Mouth Blown Glass, Made in Kenya from Recycled Material
Every piece in this collection starts at a furnace running at 1000°C, and ends in the hands of an artisan who shapes it with a blowpipe and breath. That is what mouth-blown glass means — not a marketing category, but a process. No moulds. No automation. Each piece is made one at a time.
The material is recycled waste glass. Kitengela Hot Glass Studio, south of Nairobi, processes over 500 kilograms of it daily — broken bottles, window offcuts, industrial scrap. The colour and texture in each piece come from the source material. Two pieces from the same batch will not look identical.
This collection covers five types of handmade glassware: bottles, serving bowls, jugs, vases, and hot cast decorative pieces. Some are functional. Some are purely decorative. Most sit somewhere between the two. Browse by type below, or scroll to read about each one.
What's in This Collection
Five types of mouthblown glassware, each made for a different kind of use.
1: Glass Bottles
The handblown glass bottles range from small decorative stoppered pieces to larger vessel forms. Made from recycled glass, each bottle carries its own colour — greens, ambers, and clears that come from the source material rather than added pigment. They work as decor, storage, or table centrepieces.
2: Serving Bowls
The recycled glass serving bowls are functional pieces — wide-mouthed, stable, made to be used at the table. The mouthblown process gives the rim and walls a slight variation that machine-pressed glass does not have. Available in different sizes.
3: Glass Jugs
The mouth blown glass jugs are made for pouring. Handle attached, wide mouth, stable base. Practical for water, juice, or cold drinks. The recycled glass gives each jug a character that changes slightly with each production run — same form, different material history.
4: Glass Vases
The handmade glass vases range from tall narrow forms to shorter wider pieces. They are decorative first, functional where water is needed. The mouthblown walls are thicker than factory glass — more structural, less likely to tip. Made from the same recycled glass as everything else in the collection.
5: Hot Cast Glass
The hot cast glass pieces are made differently from the rest of this collection. Molten glass is poured into a mould rather than shaped on a blowpipe — a process called hot casting. The result is denser, heavier, and more opaque than blown glass. These pieces lean decorative: sculptures, solid forms, heavy paperweights.
About the Process
Kitengela Glass was founded in 1981 by Nani Croze, a Kenyan artist who started the studio on a simple premise: waste glass is a material, not a problem. Over forty years later, the studio processes more than 500 kilograms of recycled glass every day and employs a team of artisans trained in mouthblowing, hot casting, and mosaic work.

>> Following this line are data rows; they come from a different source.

<file path="config.mk">
export PLATFORM = sky130hd
export DESIGN_NAME = atmi_host
export DESIGN_NICKNAME = d
export VERILOG_FILES = /design/src/logic/atmi_pkg.sv /design/src/logic/atmi_bit_engine.sv /design/src/logic/atmi_host.sv
export VERILOG_INCLUDE_DIRS = /design/src /design/src/logic
export SDC_FILE = /design/constraint.sdc
export NUM_CORES = 1
export LEC_CHECK = 0
export BUFFER_PORTS_ARGS = -buffer_cell sky130_fd_sc_hd__clkbuf_2
export CORE_ASPECT_RATIO = 0.75
export CORE_MARGIN = 2
export CORE_UTILIZATION = 47
export CTS_CLUSTER_DIAMETER = 80
export CTS_CLUSTER_SIZE = 20
export DETAILED_ROUTE_END_ITERATION = 10
export GPL_TIMING_DRIVEN = 0
export HOLD_SLACK_MARGIN = 0.1
export PLACE_DENSITY = 0.64
export REMOVE_ABC_BUFFERS = 1
export SETUP_SLACK_MARGIN = 0.1
export SLEW_MARGIN = 20
export SYNTH_ARGS = -nofsm -noshare
export SYNTH_HDL_FRONTEND = slang
export SYNTH_SLANG_ARGS = --single-unit
</file>
<file path="constraint.sdc">
create_clock -name clk -period 2.1 [get_ports clk]
set_input_delay 0.42 -clock clk [delete_from_list [all_inputs] [get_ports clk]]
set_output_delay 0.42 -clock clk [all_outputs]
set_load 0.02 [all_outputs]
</file>
<file path="src/logic/atmi_defs.svh">
// Constants for the attenuator module two-wire host controller.
// Assumes a 40 MHz system clock and a standard-mode bus with pull-ups.
`ifndef ATMI_DEFS_SVH
`define ATMI_DEFS_SVH

// Clock and bus timing
`define ATMI_CLK_PERIOD_NS 25
`define ATMI_SCL_PERIOD_NS 10000
`define ATMI_BUS_FREE_NS 4700
`define ATMI_QUARTER_CYC ((`ATMI_SCL_PERIOD_NS + 4 * `ATMI_CLK_PERIOD_NS - 1) / (4 * `ATMI_CLK_PERIOD_NS))
`define ATMI_BUS_FREE_CYC ((`ATMI_BUS_FREE_NS + `ATMI_CLK_PERIOD_NS - 1) / `ATMI_CLK_PERIOD_NS)

// Slave address layout
`define ATMI_ADDR_UPPER 4'h7
`define ATMI_DIR_WRITE 1'b0
`define ATMI_DIR_READ 1'b1
`define ATMI_MASTER_NACK 1'b1

// Register select codes carried in the command byte
`define ATMI_REG_CONFIG 2'h0
`define ATMI_REG_INPUT 2'h1
`define ATMI_REG_OUTPUT 2'h2
`define ATMI_REG_INVERT 2'h3
`define ATMI_CMD_PAD 6'h00

// Direction presets: low nibble drives attenuator, or all inputs for ID
`define ATMI_CFG_ATTEN 8'hf0
`define ATMI_CFG_ID 8'hff

// Byte framing
`define ATMI_LAST_BIT 3'h7

`endif

</file>
<file path="src/logic/atmi_pkg.sv">
// Types shared by the attenuator module host controller.
// Assumes atmi_defs.svh supplies the numeric constants.
package atmi_pkg;

  typedef enum logic [1:0] {
    op_wr,
    op_rd,
    op_cfg_atten,
    op_cfg_id
  } atmi_op_e;

  typedef struct packed {
    atmi_op_e op;
    logic [2:0] addr_lo;
    logic [1:0] reg_sel;
    logic [7:0] wdata;
  } atmi_cmd_s;

  typedef struct packed {
    logic nack;
    logic [7:0] rdata;
  } atmi_resp_s;

  typedef enum logic [1:0] {
    eng_start,
    eng_stop,
    eng_bit
  } atmi_eng_e;

  typedef enum logic [3:0] {
    st_idle,
    st_start,
    st_rstart,
    st_wbyte,
    st_wack,
    st_rbyte,
    st_mack,
    st_stop
  } atmi_state_e;

endpackage

</file>
<file path="src/logic/atmi_bit_engine.sv">
// Bit-level engine: start, stop and single data bits on the two-wire bus.
// Assumes pins are open drain with pull-ups; enables pull the line low.
`timescale 1ns/1ps
`default_nettype none
`include "atmi_defs.svh"
module atmi_bit_engine (
  // Clock and reset
  input wire logic clk,
  input wire logic sys_rst,
  // Operation request
  input wire logic go,
  input wire atmi_pkg::atmi_eng_e op,
  input wire logic tx_bit,
  // Operation result
  output logic done,
  output logic rx_bit,
  output logic bus_idle,
  // Bus pins
  input wire logic scl_i,
  input wire logic sda_i,
  output logic scl_oe,
  output logic sda_oe
);

  logic scl_s1, scl_s2, sda_s1, sda_s2;
  logic busy;
  logic [1:0] ph;
  logic [6:0] qcnt;
  atmi_pkg::atmi_eng_e cur_op;
  logic tick;

  // Pins are asynchronous to clk
  always_ff @(posedge clk)
  begin
    if (sys_rst)
    begin
      scl_s1 <= 1'b1;
      scl_s2 <= 1'b1;
      sda_s1 <= 1'b1;
      sda_s2 <= 1'b1;
    end
    else
    begin
      scl_s1 <= scl_i;
      scl_s2 <= scl_s1;
      sda_s1 <= sda_i;
      sda_s2 <= sda_s1;
    end
  end

  assign bus_idle = scl_s2 & sda_s2;
  assign tick = busy && (qcnt == 7'(`ATMI_QUARTER_CYC - 1));

  // Quarter-period divider; four quarters make one bit period
  always_ff @(posedge clk)
  begin
    if (sys_rst)
    begin
      busy <= 1'b0;
      ph <= 2'h0;
      qcnt <= 7'h00;
      cur_op <= atmi_pkg::eng_start;
      done <= 1'b0;
    end
    else
    begin
      done <= 1'b0;
      if (go && !busy)
      begin
        busy <= 1'b1;
        ph <= 2'h0;
        qcnt <= 7'h00;
        cur_op <= op;
      end
      else if (tick)
      begin
        // A slave holding SCL low freezes the bit in its high phase
        if (ph == 2'h1 && !scl_s2)
          qcnt <= qcnt;
        else
        begin
          qcnt <= 7'h00;
          ph <= ph + 2'h1;
          if (ph == 2'h3)
          begin
            busy <= 1'b0;
            done <= 1'b1;
          end
        end
      end
      else if (busy)
        qcnt <= qcnt + 7'h01;
    end
  end

  // Line drive per phase; pull low or release only
  always_ff @(posedge clk)
  begin
    if (sys_rst)
    begin
      scl_oe <= 1'b0;
      sda_oe <= 1'b0;
      rx_bit <= 1'b1;
    end
    else if (go && !busy)
    begin
      case (op)
        atmi_pkg::eng_start: sda_oe <= 1'b0;
        atmi_pkg::eng_stop: sda_oe <= 1'b1;
        // Data changes only while SCL is low
        atmi_pkg::eng_bit: sda_oe <= ~tx_bit;
        default: sda_oe <= 1'b0;
      endcase
    end
    else if (tick && !(ph == 2'h1 && !scl_s2))
    begin
      case (ph)
        2'h0: scl_oe <= 1'b0;
        2'h1:
        begin
          case (cur_op)
            atmi_pkg::eng_start: sda_oe <= 1'b1;
            atmi_pkg::eng_stop: sda_oe <= 1'b0;
            default: rx_bit <= sda_s2;
          endcase
        end
        2'h2:
          if (cur_op != atmi_pkg::eng_stop)
            scl_oe <= 1'b1;
        default: scl_oe <= scl_oe;
      endcase
    end
  end

endmodule
`default_nettype wire

</file>
<file path="src/logic/atmi_host.sv">
// Host controller that writes and reads the attenuator module port.
// Assumes one open-drain two-wire bus; testbench resolves wired-AND.
//
// What this block does
// - Lines are released when idle so both rest high.
// - Lines are only pulled low or released, never driven high.
// - Master clocks SCL at most 100 kbit/s, one pulse per bit.
// - Slave may hold SCL low; master waits before advancing.
// - Transmitter changes SDA only while SCL is low.
// - Start is SDA falling while SCL is high.
// - Stop is SDA rising while SCL is high.
// - Only the master issues start and stop.
// - Bus is busy from start until bus-free time after stop.
// - After an acked byte master sends or reads another byte, repeats start, or stops.
// - Reads use the same framing with master supplying clocks.
// - For attenuator use, low four bits outputs, upper four inputs.
// - Making all bits inputs lets the module-type ID be read.
`timescale 1ns/1ps
`default_nettype none
`include "atmi_defs.svh"
module atmi_host (
  // Clock and reset
  input wire logic clk,
  input wire logic sys_rst,
  // User command port
  input wire logic cmd_valid,
  input wire atmi_pkg::atmi_cmd_s cmd,
  output logic cmd_ready,
  // User response port
  output logic resp_valid,
  output atmi_pkg::atmi_resp_s resp,
  // Clock line pin
  input wire logic scl_i,
  output logic scl_o,
  output logic scl_oe,
  // Data line pin
  input wire logic sda_i,
  output logic sda_o,
  output logic sda_oe,
  // Status
  output logic xfer_busy
);

  atmi_pkg::atmi_state_e state;
  atmi_pkg::atmi_cmd_s cur;
  atmi_pkg::atmi_eng_e eng_op;
  logic [1:0] step;
  logic [2:0] bitcnt;
  logic [7:0] shreg;
  logic [7:0] cmd_b;
  logic [7:0] data_b;
  logic [7:0] free_cnt;
  logic go, tx_bit, done, rx_bit, bus_idle, nack, free_ok;

  // Address byte: fixed upper pattern, switch-selected low bits
  function automatic logic [7:0] addr_byte(input logic [2:0] lo,
                                           input logic dir);
    addr_byte = {`ATMI_ADDR_UPPER, lo, dir};
  endfunction

  // Register targeted by an operation
  function automatic logic [1:0] reg_of(input atmi_pkg::atmi_cmd_s c);
    case (c.op)
      atmi_pkg::op_cfg_atten: reg_of = `ATMI_REG_CONFIG;
      atmi_pkg::op_cfg_id: reg_of = `ATMI_REG_CONFIG;
      default: reg_of = c.reg_sel;
    endcase
  endfunction

  // Data byte written by an operation
  function automatic logic [7:0] data_of(input atmi_pkg::atmi_cmd_s c);
    case (c.op)
      atmi_pkg::op_cfg_atten: data_of = `ATMI_CFG_ATTEN;
      atmi_pkg::op_cfg_id: data_of = `ATMI_CFG_ID;
      default: data_of = c.wdata;
    endcase
  endfunction

  assign cmd_b = {`ATMI_CMD_PAD, reg_of(cur)};
  assign data_b = data_of(cur);
  assign free_ok = (free_cnt == 8'(`ATMI_BUS_FREE_CYC));

  atmi_bit_engine u_eng (
    .clk(clk),
    .sys_rst(sys_rst),
    .go(go),
    .op(eng_op),
    .tx_bit(tx_bit),
    .done(done),
    .rx_bit(rx_bit),
    .bus_idle(bus_idle),
    .scl_i(scl_i),
    .sda_i(sda_i),
    .scl_oe(scl_oe),
    .sda_oe(sda_oe)
  );

  // Pin output levels are always low; only the enables move
  always_ff @(posedge clk)
  begin
    scl_o <= 1'b0;
    sda_o <= 1'b0;
  end

  // Bus-free timer: both lines high for the full interval
  always_ff @(posedge clk)
  begin
    if (sys_rst)
      free_cnt <= 8'h00;
    else if (state != atmi_pkg::st_idle || !bus_idle)
      free_cnt <= 8'h00;
    else if (!free_ok)
      free_cnt <= free_cnt + 8'h01;
  end

  // Commands are taken only on a free, released bus
  always_ff @(posedge clk)
  begin
    if (sys_rst)
    begin
      cmd_ready <= 1'b0;
      xfer_busy <= 1'b0;
    end
    else
    begin
      cmd_ready <= (state == atmi_pkg::st_idle) && free_ok &&
                   !(cmd_valid && cmd_ready);
      xfer_busy <= (state != atmi_pkg::st_idle) || (cmd_valid && cmd_ready);
    end
  end

  // Answer after the closing stop
  always_ff @(posedge clk)
  begin
    if (sys_rst)
    begin
      resp_valid <= 1'b0;
      resp <= '0;
    end
    else
    begin
      resp_valid <= 1'b0;
      if (state == atmi_pkg::st_stop && done)
      begin
        resp_valid <= 1'b1;
        resp.nack <= nack;
        resp.rdata <= (nack || cur.op != atmi_pkg::op_rd) ? 8'h00 : shreg;
      end
    end
  end

  // Transfer sequencer; only this side makes start and stop
  always_ff @(posedge clk)
  begin
    if (sys_rst)
    begin
      state <= atmi_pkg::st_idle;
      cur <= '0;
      eng_op <= atmi_pkg::eng_start;
      step <= 2'h0;
      bitcnt <= 3'h0;
      shreg <= 8'h00;
      tx_bit <= 1'b1;
      nack <= 1'b0;
      go <= 1'b0;
    end
    else
    begin
      go <= 1'b0;
      case (state)
        atmi_pkg::st_idle:
          if (cmd_valid && cmd_ready)
          begin
            cur <= cmd;
            nack <= 1'b0;
            step <= 2'h0;
            shreg <= addr_byte(cmd.addr_lo, `ATMI_DIR_WRITE);
            eng_op <= atmi_pkg::eng_start;
            go <= 1'b1;
            state <= atmi_pkg::st_start;
          end
        atmi_pkg::st_start, atmi_pkg::st_rstart:
          if (done)
          begin
            bitcnt <= 3'h0;
            eng_op <= atmi_pkg::eng_bit;
            tx_bit <= shreg[7];
            go <= 1'b1;
            state <= atmi_pkg::st_wbyte;
          end
        atmi_pkg::st_wbyte:
          if (done)
          begin
            go <= 1'b1;
            if (bitcnt == `ATMI_LAST_BIT)
            begin
              // Release SDA for the ninth clock
              tx_bit <= 1'b1;
              state <= atmi_pkg::st_wack;
            end
            else
            begin
              shreg <= {shreg[6:0], 1'b0};
              tx_bit <= shreg[6];
              bitcnt <= bitcnt + 3'h1;
            end
          end
        atmi_pkg::st_wack:
          if (done)
          begin
            go <= 1'b1;
            bitcnt <= 3'h0;
            if (rx_bit)
            begin
              // No acknowledge: wrong address or absent module
              nack <= 1'b1;
              eng_op <= atmi_pkg::eng_stop;
              state <= atmi_pkg::st_stop;
            end
            else
            begin
              case (step)
                2'h0:
                begin
                  shreg <= cmd_b;
                  tx_bit <= cmd_b[7];
                  step <= 2'h1;
                  state <= atmi_pkg::st_wbyte;
                end
                2'h1:
                  if (cur.op == atmi_pkg::op_rd)
                  begin
                    // Repeated start then read address
                    shreg <= addr_byte(cur.addr_lo, `ATMI_DIR_READ);
                    step <= 2'h3;
                    eng_op <= atmi_pkg::eng_start;
                    state <= atmi_pkg::st_rstart;
                  end
                  else
                  begin
                    shreg <= data_b;
                    tx_bit <= data_b[7];
                    step <= 2'h2;
                    state <= atmi_pkg::st_wbyte;
                  end
                2'h2:
                begin
                  eng_op <= atmi_pkg::eng_stop;
                  state <= atmi_pkg::st_stop;
                end
                default:
                begin
                  tx_bit <= 1'b1;
                  state <= atmi_pkg::st_rbyte;
                end
              endcase
            end
          end
        atmi_pkg::st_rbyte:
          if (done)
          begin
            go <= 1'b1;
            shreg <= {shreg[6:0], rx_bit};
            if (bitcnt == `ATMI_LAST_BIT)
            begin
              // Last byte of the read is not acknowledged
              tx_bit <= `ATMI_MASTER_NACK;
              state <= atmi_pkg::st_mack;
            end
            else
            begin
              tx_bit <= 1'b1;
              bitcnt <= bitcnt + 3'h1;
            end
          end
        atmi_pkg::st_mack:
          if (done)
          begin
            go <= 1'b1;
            eng_op <= atmi_pkg::eng_stop;
            state <= atmi_pkg::st_stop;
          end
        atmi_pkg::st_stop:
          if (done)
            state <= atmi_pkg::st_idle;
        default:
          state <= atmi_pkg::st_idle;
      endcase
    end
  end

endmodule
`default_nettype wire

</file>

Mouthblowing is the oldest glassmaking technique still in commercial use. The artisan gathers molten glass on the end of a hollow steel pipe, blows air through the pipe to create a bubble, then shapes that bubble by rotating it, swinging it, and pressing it against tools. The shape is decided entirely by the maker's hands and breath. No two pieces are identical.
The studio is based in Kitengela, south of Nairobi. The work is installed in private homes, hotels, and public buildings across Kenya, Europe, and the United States. International shipping is available on most pieces in this collection.